- Origin: Canada
- Genres: Hip-hop, rap Quebec
- Years active: 2000--present
- Label: 13 Deep Recordz
- Members: Sans Pression, Cobna, Cast, 2Saï

= Treizième Étage =

Treizième Étage, or Thirteenth Floor in English, is a Canadian hip-hop group from Quebec. It is made up of Sans Pression, Cobna, Cast and 2Saï.

== Biography ==
Thirteenth Floor was formed in 2000 on the initiative of rapper Sans Pression. At the time a collective composed of several members, it was in 2004 that it became a group formed by the rappers Sans Pression, Cobna, and 2Saï (who collaborates to a lesser extent), as well as the producer and musical director Cast.

The group released their first official album, Asphalt in My District on the 23rd on the 13 Deep Recordz label. Characterized by social critiques focused on current events, L'asphalte dans mon district is the trigger that Quebec rap is missing to take the place that is due to it locally and internationally. It contains songs like Rien de bon and Le coeur de Montréal, as well as Faut pas perder, a collaborative song with Patsy Gallant. The first video, that of the song La Terre tourne (in collaboration with moindre mesure Joe BG), directed by O.G.Malik and produced by 13 Deep, has been on Musique Plus since mid-May.

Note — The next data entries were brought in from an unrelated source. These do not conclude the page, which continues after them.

--- config.mk ---
export PLATFORM = sky130hd
export DESIGN_NAME = capacity_admission_queue_core
export DESIGN_NICKNAME = d
export VERILOG_FILES = /design/src/rtl/core/caq_pkg.sv /design/src/rtl/core/caq_ctrl.sv /design/src/rtl/core/caq_dp.sv /design/src/rtl/core/capacity_admission_queue_core.sv
export SDC_FILE = /design/constraint.sdc
export NUM_CORES = 2
export LEC_CHECK = 0
export BUFFER_PORTS_ARGS = -buffer_cell sky130_fd_sc_hd__clkbuf_2
export CAP_MARGIN = 20
export CELL_PAD_IN_SITES_DETAIL_PLACEMENT = 1
export CELL_PAD_IN_SITES_GLOBAL_PLACEMENT = 1
export CORE_MARGIN = 2
export CORE_UTILIZATION = 45
export CTS_CLUSTER_SIZE = 28
export DETAILED_ROUTE_END_ITERATION = 10
export GPL_ROUTABILITY_DRIVEN = 0
export PLACE_DENSITY_LB_ADDON = 0.3
export REMOVE_ABC_BUFFERS = 1
export SLEW_MARGIN = 20
export SYNTH_ARGS = -nofsm -noshare
export SYNTH_HDL_FRONTEND = slang
export SYNTH_SLANG_ARGS = --single-unit
--- constraint.sdc ---
create_clock -name clk -period 11 [get_ports clk]
set_input_delay 2.2 -clock clk [delete_from_list [all_inputs] [get_ports clk]]
set_output_delay 2.2 -clock clk [all_outputs]
set_load 0.01 [all_outputs]
--- src/rtl/core/caq_pkg.sv ---
// caq_pkg: shared types, codes and helpers of the capacity admission queue
// used by caq_ctrl, caq_dp and capacity_admission_queue_core; no dependencies
package caq_pkg;

  localparam int AMT_W = 32;
  localparam int ID_W = 16;
  localparam int MODE_W = 2;
  localparam int STATUS_W = 4;

  // most retry ids handed out by one drain
  localparam int MAX_RESULTS = 16;
  localparam int NRES_W = $clog2(MAX_RESULTS + 1);

  localparam logic [MODE_W-1:0] MODE_REQUEST = 2'd0;
  localparam logic [MODE_W-1:0] MODE_RELEASE = 2'd1;
  localparam logic [MODE_W-1:0] MODE_DRAIN = 2'd2;
  localparam logic [MODE_W-1:0] MODE_STOP = 2'd3;

  localparam logic [STATUS_W-1:0] ST_GRANTED = 4'd0;
  localparam logic [STATUS_W-1:0] ST_QUEUED = 4'd1;
  localparam logic [STATUS_W-1:0] ST_TOO_LARGE = 4'd2;
  localparam logic [STATUS_W-1:0] ST_QUEUE_FULL = 4'd3;
  localparam logic [STATUS_W-1:0] ST_HEAD_FITS = 4'd4;
  localparam logic [STATUS_W-1:0] ST_NONE_FITS = 4'd5;
  localparam logic [STATUS_W-1:0] ST_RETRY_ID = 4'd6;
  localparam logic [STATUS_W-1:0] ST_NO_RETRY = 4'd7;
  localparam logic [STATUS_W-1:0] ST_STOPPED = 4'd8;
  localparam logic [STATUS_W-1:0] ST_REFUSED = 4'd9;

  typedef enum logic [1:0] {
    S_IDLE,
    S_EXEC,
    S_DRAIN
  } state_t;

  typedef struct packed {
    logic [ID_W-1:0]  id;
    logic [AMT_W-1:0] amt;
  } entry_t;

  typedef struct packed {
    logic load_item;
    logic exec;
    logic drain_step;
  } cmd_t;

  typedef struct packed {
    logic drain_go;
    logic drain_done;
    logic out_free;
  } sts_t;

  // budget left over above taken, zero when capacity sits at or below it
  function automatic logic [AMT_W-1:0] unused_budget(input logic [AMT_W-1:0] cap,
                                                     input logic [AMT_W-1:0] taken);
    logic [AMT_W-1:0] res;
    res = (taken >= cap) ? '0 : cap - taken;
    return res;
  endfunction

endpackage

--- src/rtl/core/caq_ctrl.sv ---
// caq_ctrl: sequencing state machine of the capacity admission queue
// depends on caq_pkg; drives commands into caq_dp and reads its status
module caq_ctrl (
  input  logic          clk,
  input  logic          rst_n,
  input  logic          in_valid,
  output logic          in_stall,
  input  caq_pkg::sts_t sts,
  output caq_pkg::cmd_t cmd
);

  caq_pkg::state_t state_r;
  caq_pkg::state_t state_nxt;

  always_ff @(posedge clk) begin
    if (!rst_n) begin
      state_r <= caq_pkg::S_IDLE;
    end else begin
      state_r <= state_nxt;
    end
  end

  always_comb begin
    state_nxt = state_r;
    case (state_r)
      caq_pkg::S_IDLE: begin
        if (in_valid) begin
          state_nxt = caq_pkg::S_EXEC;
        end
      end
      caq_pkg::S_EXEC: begin
        if (sts.out_free) begin
          state_nxt = sts.drain_go ? caq_pkg::S_DRAIN : caq_pkg::S_IDLE;
        end
      end
      caq_pkg::S_DRAIN: begin
        if (sts.out_free && sts.drain_done) begin
          state_nxt = caq_pkg::S_IDLE;
        end
      end
      default: state_nxt = caq_pkg::S_IDLE;
    endcase
  end

  always_comb begin
    in_stall = 1'b1;
    cmd = '0;
    case (state_r)
      caq_pkg::S_IDLE: begin
        in_stall = 1'b0;
        cmd.load_item = in_valid;
      end
      caq_pkg::S_EXEC: begin
        cmd.exec = sts.out_free;
      end
      caq_pkg::S_DRAIN: begin
        cmd.drain_step = sts.out_free;
      end
      default: begin
        in_stall = 1'b1;
      end
    endcase
  end

endmodule

--- src/rtl/core/caq_dp.sv ---
// caq_dp: budget, waiter fifo, drain walker and output register
// depends on caq_pkg; commanded by caq_ctrl
module caq_dp #(
  parameter int QUEUE_DEPTH = 16
) (
  input  logic                         clk,
  input  logic                         rst_n,
  input  caq_pkg::cmd_t                cmd,
  output caq_pkg::sts_t                sts,
  input  logic                         cfg_wr_en,
  input  logic [caq_pkg::AMT_W-1:0]    cfg_wr_data,
  input  logic [caq_pkg::MODE_W-1:0]   in_mode,
  input  logic [caq_pkg::ID_W-1:0]     in_requester_id,
  input  logic [caq_pkg::AMT_W-1:0]    in_amount,
  output logic                         out_valid,
  input  logic                         out_stall,
  output logic [caq_pkg::STATUS_W-1:0] out_status,
  output logic [caq_pkg::ID_W-1:0]     out_released_id,
  output logic                         out_last
);

  localparam int PTR_W = (QUEUE_DEPTH > 1) ? $clog2(QUEUE_DEPTH) : 1;
  localparam int CNT_W = $clog2(QUEUE_DEPTH + 1);
  localparam int SUM_W = PTR_W + 1;
  localparam logic [PTR_W-1:0] LAST_SLOT = PTR_W'(QUEUE_DEPTH - 1);
  localparam logic [CNT_W-1:0] FULL_CNT = CNT_W'(QUEUE_DEPTH);
  localparam logic [SUM_W-1:0] DEPTH_SUM = SUM_W'(QUEUE_DEPTH);

  // budget and queue control
  logic [caq_pkg::AMT_W-1:0] cap_r, cap_nxt;
  logic [caq_pkg::AMT_W-1:0] used_r, used_nxt;
  logic [PTR_W-1:0]          head_r, head_nxt;
  logic [CNT_W-1:0]          count_r, count_nxt;
  logic                      stopped_r, stopped_nxt;

  // latched transaction
  logic [caq_pkg::MODE_W-1:0] mode_r;
  logic [caq_pkg::ID_W-1:0]   rid_r;
  logic [caq_pkg::AMT_W-1:0]  amt_r;

  // drain walker
  logic [caq_pkg::AMT_W-1:0] run_r, run_nxt;
  logic [caq_pkg::NRES_W-1:0] nres_r, nres_nxt;
  logic                      pend_r, pend_nxt;
  logic [caq_pkg::ID_W-1:0]  pend_id_r, pend_id_nxt;

  // output register
  logic                         oval_r, oval_nxt;
  logic [caq_pkg::STATUS_W-1:0] ost_r, ost_nxt;
  logic [caq_pkg::ID_W-1:0]     oid_r, oid_nxt;
  logic                         olast_r, olast_nxt;
  logic                         out_load;

  // waiter memory
  caq_pkg::entry_t  mem [QUEUE_DEPTH];
  caq_pkg::entry_t  rd_r;
  logic             wr_en;
  logic [PTR_W-1:0] wr_addr;
  logic [SUM_W-1:0] slot_sum;

  logic [caq_pkg::AMT_W-1:0] rel_used;
  logic                      drain_fit;

  assign slot_sum = {1'b0, head_r} + SUM_W'(count_r);
  assign wr_addr = (slot_sum >= DEPTH_SUM) ? PTR_W'(slot_sum - DEPTH_SUM)
                                           : PTR_W'(slot_sum);
  assign rel_used = (used_r >= amt_r) ? used_r - amt_r : '0;

  assign drain_fit = (count_r != '0) &&
                     (nres_r < caq_pkg::NRES_W'(caq_pkg::MAX_RESULTS)) &&
                     (rd_r.amt <= caq_pkg::unused_budget(cap_r, run_r));

  assign sts.out_free = !oval_r || !out_stall;
  assign sts.drain_go = (mode_r == caq_pkg::MODE_DRAIN) && !stopped_r;
  assign sts.drain_done = !drain_fit;

  always_comb begin
    cap_nxt = cfg_wr_en ? cfg_wr_data : cap_r;
    used_nxt = used_r;
    head_nxt = head_r;
    count_nxt = count_r;
    stopped_nxt = stopped_r;
    run_nxt = run_r;
    nres_nxt = nres_r;
    pend_nxt = pend_r;
    pend_id_nxt = pend_id_r;
    wr_en = 1'b0;
    out_load = 1'b0;
    ost_nxt = ost_r;
    oid_nxt = '0;
    olast_nxt = 1'b1;

    if (cmd.exec) begin
      out_load = 1'b1;
      case (mode_r)
        caq_pkg::MODE_REQUEST: begin
          if (stopped_r) begin
            ost_nxt = caq_pkg::ST_REFUSED;
          end else if (amt_r > cap_r) begin
            ost_nxt = caq_pkg::ST_TOO_LARGE;
          end else if (amt_r <= caq_pkg::unused_budget(cap_r, used_r)) begin
            ost_nxt = caq_pkg::ST_GRANTED;
            used_nxt = used_r + amt_r;
          end else if (count_r == FULL_CNT) begin
            ost_nxt = caq_pkg::ST_QUEUE_FULL;
          end else begin
            ost_nxt = caq_pkg::ST_QUEUED;
            wr_en = 1'b1;
            count_nxt = count_r + 1'b1;
          end
        end
        caq_pkg::MODE_RELEASE: begin
          used_nxt = rel_used;
          if ((count_r != '0) && (rd_r.amt <= caq_pkg::unused_budget(cap_r, rel_used))) begin
            ost_nxt = caq_pkg::ST_HEAD_FITS;
          end else begin
            ost_nxt = caq_pkg::ST_NONE_FITS;
          end
        end
        caq_pkg::MODE_DRAIN: begin
          if (stopped_r) begin
            ost_nxt = caq_pkg::ST_REFUSED;
          end else begin
            // walker starts; results come from the drain steps
            out_load = 1'b0;
            run_nxt = used_r;
            nres_nxt = '0;
            pend_nxt = 1'b0;
          end
        end
        caq_pkg::MODE_STOP: begin
          ost_nxt = caq_pkg::ST_STOPPED;
          stopped_nxt = 1'b1;
          head_nxt = '0;
          count_nxt = '0;
        end
        default: ost_nxt = caq_pkg::ST_REFUSED;
      endcase
    end else if (cmd.drain_step) begin
      if (drain_fit) begin
        run_nxt = run_r + rd_r.amt;
        nres_nxt = nres_r + 1'b1;
        head_nxt = (head_r == LAST_SLOT) ? '0 : head_r + 1'b1;
        count_nxt = count_r - 1'b1;
        pend_nxt = 1'b1;
        pend_id_nxt = rd_r.id;
        // previous id is known not to be the final one now
        out_load = pend_r;
        ost_nxt = caq_pkg::ST_RETRY_ID;
        oid_nxt = pend_id_r;
        olast_nxt = 1'b0;
      end else begin
        out_load = 1'b1;
        pend_nxt = 1'b0;
        if (pend_r) begin
          ost_nxt = caq_pkg::ST_RETRY_ID;
          oid_nxt = pend_id_r;
        end else begin
          ost_nxt = caq_pkg::ST_NO_RETRY;
        end
      end
    end

    if (out_load) begin
      oval_nxt = 1'b1;
    end else if (oval_r && !out_stall) begin
      oval_nxt = 1'b0;
    end else begin
      oval_nxt = oval_r;
    end
  end

  always_ff @(posedge clk) begin
    if (!rst_n) begin
      cap_r <= '1;
      used_r <= '0;
      head_r <= '0;
      count_r <= '0;
      stopped_r <= 1'b0;
      nres_r <= '0;
      pend_r <= 1'b0;
      oval_r <= 1'b0;
    end else begin
      cap_r <= cap_nxt;
      used_r <= used_nxt;
      head_r <= head_nxt;
      count_r <= count_nxt;
      stopped_r <= stopped_nxt;
      nres_r <= nres_nxt;
      pend_r <= pend_nxt;
      oval_r <= oval_nxt;
    end
  end

  always_ff @(posedge clk) begin
    run_r <= run_nxt;
    pend_id_r <= pend_id_nxt;
    if (cmd.load_item) begin
      mode_r <= in_mode;
      rid_r <= in_requester_id;
      amt_r <= in_amount;
    end
    if (out_load) begin
      ost_r <= ost_nxt;
      oid_r <= oid_nxt;
      olast_r <= olast_nxt;
    end
  end

  // read port follows the next head so a pop shows in rd_r in the cycle after it
  always_ff @(posedge clk) begin
    if (wr_en) begin
      mem[wr_addr] <= '{id: rid_r, amt: amt_r};
    end
    rd_r <= mem[head_nxt];
  end

  assign out_valid = oval_r;
  assign out_status = ost_r;
  assign out_released_id = oid_r;
  assign out_last = olast_r;

  a_count_bound: assert property (@(posedge clk) disable iff (!rst_n)
    count_r <= FULL_CNT)
    else $error("waiter count beyond queue depth");

  a_stop_empty: assert property (@(posedge clk) disable iff (!rst_n)
    stopped_r |-> (count_r == '0))
    else $error("waiters present after stop");

  a_no_overwrite: assert property (@(posedge clk) disable iff (!rst_n)
    (oval_r && out_stall) |-> !out_load)
    else $error("stalled result overwritten");

  a_drain_limit: assert property (@(posedge clk) disable iff (!rst_n)
    nres_r <= caq_pkg::NRES_W'(caq_pkg::MAX_RESULTS))
    else $error("drain handed out too many ids");

  a_pop_moves_head: assert property (@(posedge clk) disable iff (!rst_n)
    (cmd.drain_step && drain_fit) |=> (count_r == $past(count_r) - 1'b1))
    else $error("drain pop did not shrink the queue");

endmodule

--- src/rtl/core/capacity_admission_queue_core.sv ---
// capacity_admission_queue_core: top level of the capacity admission queue
// depends on caq_pkg, caq_ctrl and caq_dp
//
//   channel | direction | handshake            | payload
//   in_     | input     | in_valid / in_stall  | mode, requester_id, amount
//   out_    | output    | out_valid / out_stall| status, released_id, last
//   cfg_    | input     | cfg_wr_en            | cfg_wr_data (capacity)
//
// request, release and stop pass the accept cycle in S_IDLE, then an execute step in S_EXEC
// that loads the result register once the output is free
// a drain passes the accept cycle, the execute step, a drain step for each id handed out and a
// closing step for the final result; while the output is free the walker pops one fifo entry
// per cycle through the memory's registered read port
// reset is synchronous, sets capacity to all ones, clears used budget, fifo pointers and stop flag; no clearing pass
// a stalled output holds the walker; a new transaction is accepted while a result waits
module capacity_admission_queue_core #(
  parameter int QUEUE_DEPTH = 16
) (
  input  logic                         clk,
  input  logic                         rst_n,
  input  logic                         cfg_wr_en,
  input  logic [caq_pkg::AMT_W-1:0]    cfg_wr_data,
  input  logic                         in_valid,
  output logic                         in_stall,
  input  logic [caq_pkg::MODE_W-1:0]   in_mode,
  input  logic [caq_pkg::ID_W-1:0]     in_requester_id,
  input  logic [caq_pkg::AMT_W-1:0]    in_amount,
  output logic                         out_valid,
  input  logic                         out_stall,
  output logic [caq_pkg::STATUS_W-1:0] out_status,
  output logic [caq_pkg::ID_W-1:0]     out_released_id,
  output logic                         out_last
);

  caq_pkg::cmd_t cmd;
  caq_pkg::sts_t sts;

  caq_ctrl u_ctrl (
    .clk      (clk),
    .rst_n    (rst_n),
    .in_valid (in_valid),
    .in_stall (in_stall),
    .sts      (sts),
    .cmd      (cmd)
  );

  caq_dp #(
    .QUEUE_DEPTH (QUEUE_DEPTH)
  ) u_dp (
    .clk             (clk),
    .rst_n           (rst_n),
    .cmd             (cmd),
    .sts             (sts),
    .cfg_wr_en       (cfg_wr_en),
    .cfg_wr_data     (cfg_wr_data),
    .in_mode         (in_mode),
    .in_requester_id (in_requester_id),
    .in_amount       (in_amount),
    .out_valid       (out_valid),
    .out_stall       (out_stall),
    .out_status      (out_status),
    .out_released_id (out_released_id),
    .out_last        (out_last)
  );

endmodule
== After elaboration in Yosys (flattened, before gate mapping) ==
Memory sizes are Yosys's and may differ from the RTL's. A register that Yosys moved wholly into a read port is not among the register bits.
Index checks and enable logic that the tools add are counted.

* Bitwise operators: 2
* Reductions and logical operators: 27
* $add $sub $neg: 12
* Mux-type cells: 75
* Order comparisons: 10
* Equality and inequality tests: 21

{| class="wikitable"
|+ Operators by type and width
! kind !! count
|-
| $mux W32 || 12
|-
| $ge A32 B32 Y1 || 4
|-
| $sub A32 B32 Y32 || 4
|-
| $le A32 B32 Y1 || 3
|-
| $add A32 B32 Y32 || 2
|-
| $pmux W32 S2 || 1
|-
| $mux W5 || 12
|-
| $mux W4 || 13
|-
| $gt A32 B32 Y1 || 1
|-
| $mux W16 || 2
|-
| $mux W1 || 27
|-
| $pmux W4 S4 || 1
|-
| $ne A3 B3 Y1 const B || 4
|-
| $reduce_and A3 Y1 || 4
|-
| $add A5 B1 Y5 const B || 2
|-
| $mux W2 || 5
|-
| $pmux W5 S2 || 1
|-
| $ne A2 B1 Y1 const B || 4
|-
| $ne A2 B2 Y1 const B || 4
|-
| $reduce_bool A2 Y1 || 4
|-
| $reduce_and A7 Y1 || 1
|-
| $eq A2 B2 Y1 const B || 3
|-
| $logic_and A1 B1 Y1 || 6
|-
| $pmux W2 S3 || 1
|-
| 20 further kinds || 26
|}

* Memory bits (writable): 768
* Output and inout bits: 23
* Register bits: 202
* Word-level logic and storage cells: 165
* Memories kept: 1
* Bits of input ports: 87

{| class="wikitable"
|+ Memories
! name !! words !! width !! read ports !! clocked after Yosys merged registers in !! wr ports !! line !! RTL
|-
| u_dp.mem || 16 || 48 || 1 || 1 || 1 || caq_dp.sv:55 || <nowiki>caq_pkg::entry_t mem [QUEUE_DEPTH];</nowiki>
|}

== Longest topological paths before layout ==
* Depth in word-level cells: 10
* Mapped depth: 40
* Depth with buffers taken out: 37

== By module ==
From an unflattened synthesis, not the netlist that was laid out.

* Cell total of the unflattened synthesis: 4406
* Area total of the unflattened synthesis: 51210.4 µm²

{| class="wikitable"
|+ Modules (own cells, without submodules)
! module !! cells each !! instances !! area an instance (µm²) !! seq. area each (µm²)
|-
| caq_dp || 4392 || 1 || 51091.5 || 29218.0
|-
| caq_ctrl || 14 || 1 || 118.9 || 40.0
|}

== Least setup slack after synthesis ==
Ideal clock, no wire load.

* Path kind: register -> register
* Start point: reg u_dp.cap_r[0] (netlist name)
* End point: mem u_dp.mem[12][0] (netlist name) (enable)
* Period minus slack after synthesis: 7.807 ns
* Setup slack: 3.193 ns
* Buffers on the path: 2
* Data required time: 10.546 ns
* Cell stages (with the launch flop): 26
* Arrival: 7.354 ns
* Setup time: 0.454 ns
* Path through: dfxtp_1 -> inv_1 -> ha_1 -> inv_1 -> fa_1 -> a21o_1 -> a21o_1 -> a2111oi_0 -> o31ai_1 -> a21oi_1 -> o41ai_2 -> a21oi_1 -> a31oi_1 -> clkbuf_1 -> clkbuf_1 -> nand2_1 -> ha_1 -> and4_1 -> nand3_1 -> or3_1 -> a41oi_1 -> nor4b_1 -> a31o_2 -> or4_1 -> or3_1 -> nor2_1

* Cells in the longest elaborated chain, start to end: 10
* Elaborated cells between the ends (all ways): 12
* Those cells by class: 1 x add/sub; 3 x order compare; 8 x mux

{| class="wikitable"
|+ Ends and longest elaborated chain
! element !! line !! RTL
|-
| start, declared || caq_dp.sv:30 || <nowiki>logic [caq_pkg::AMT_W-1:0] cap_r, cap_nxt;</nowiki>
|-
| start signal, assigned || caq_dp.sv:184 || <nowiki>cap_r <= cap_nxt;</nowiki>
|-
| $sub A32 B32 Y32 / $ge A32 B32 Y1 (equally long branches) || caq_pkg.sv:57 || <nowiki>res = (taken >= cap) ? '0 : cap - taken;</nowiki>
|-
| $mux W32 || caq_pkg.sv:57 ||
|-
| $le A32 B32 Y1 || caq_dp.sv:101 || <nowiki>end else if (amt_r <= caq_pkg::unused_budget(cap_r, used_r)) begin</nowiki>
|-
| $mux W1 || caq_dp.sv:101 ||
|-
| $mux W1 (*) || caq_dp.sv:99 || <nowiki>end else if (amt_r > cap_r) begin</nowiki>
|-
| $mux W1 (*) || caq_dp.sv:97 || <nowiki>if (stopped_r) begin</nowiki>
|-
| $mux W1 (*) || caq_dp.sv:95 || <nowiki>case (mode_r)</nowiki>
|-
| $mux W1 (*) || caq_dp.sv:93 || <nowiki>if (cmd.exec) begin</nowiki>
|-
| $mux W1 (*) || caq_dp.sv:212 || <nowiki>if (wr_en) begin</nowiki>
|-
| $mux W1 (not written as such) (*) || caq_dp.sv:213 || <nowiki>mem[wr_addr] <= '{id: rid_r, amt: amt_r};</nowiki>
|-
| end, declared || caq_dp.sv:55 ||
|}

Mark *: on every way between the ends. The rest lies on a longest branch, timed or not.

== Final worst setup path ==
* Start point: reg u_dp.amt_r[6] (netlist name)
* End point: reg u_dp.ost_r (netlist bit u_dp.out_status[0]), data pin

* Cells in the longest elaborated chain, start to end: 9
* Elaborated cells between the ends (all ways): 16
* Those cells by class: 2 x add/sub; 5 x order compare; 8 x mux; 1 x reduce/logical

{| class="wikitable"
|+ Ends and longest elaborated chain
! element !! line !! RTL
|-
| start, declared || caq_dp.sv:39 || <nowiki>logic [caq_pkg::AMT_W-1:0] amt_r;</nowiki>
|-
| start signal, assigned || caq_dp.sv:201 || <nowiki>amt_r <= in_amount;</nowiki>
|-
| $sub A32 B32 Y32 / $ge A32 B32 Y1 (equally long branches) || caq_dp.sv:67 || <nowiki>assign rel_used = (used_r >= amt_r) ? used_r - amt_r : '0;</nowiki>
|-
| $mux W32 || caq_dp.sv:67 ||
|-
| $sub A32 B32 Y32 / $ge A32 B32 Y1 (equally long branches) || caq_pkg.sv:57 ||
|-
| $mux W32 || caq_pkg.sv:57 ||
|-
| $le A32 B32 Y1 || caq_dp.sv:114 || <nowiki>if ((count_r != '0) && (rd_r.amt <= caq_pkg::unused_budget(cap_r, rel_used))) begin</nowiki>
|-
| $logic_and A1 B1 Y1 || caq_dp.sv:114 ||
|-
| $mux W1 || caq_dp.sv:114 ||
|-
| $pmux W4 S4 (*) || caq_dp.sv:95 ||
|-
| $mux W4 (*) || caq_dp.sv:93 ||
|-
| via u_dp.ost_nxt (one bit) || caq_dp.sv:49 || <nowiki>logic [caq_pkg::STATUS_W-1:0] ost_r, ost_nxt;</nowiki>
|-
| end signal, assigned || caq_dp.sv:204 || <nowiki>ost_r <= ost_nxt;</nowiki>
|-
| end, declared || caq_dp.sv:49 ||
|}

The timed path passes the listed nets; every way through them passes the cells marked *.
A chain may end at the register's enable or synchronous reset.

In March 2011, the group released their second album, T'inkiète. It contains productions from Lonik, Farfadet, Hotbox/HBee and Scorpio B. The same year, the group participated in the soundtrack of the video game Battlefield 3 published by EA Games, with their single Comme d'habita.In September 2011, the group was announced on the 9th at Bistro Laurier in Beloeil. At the beginning of 2012, the group published the video clip for the song Cinq Cent Quatorze from their album T'inkiète.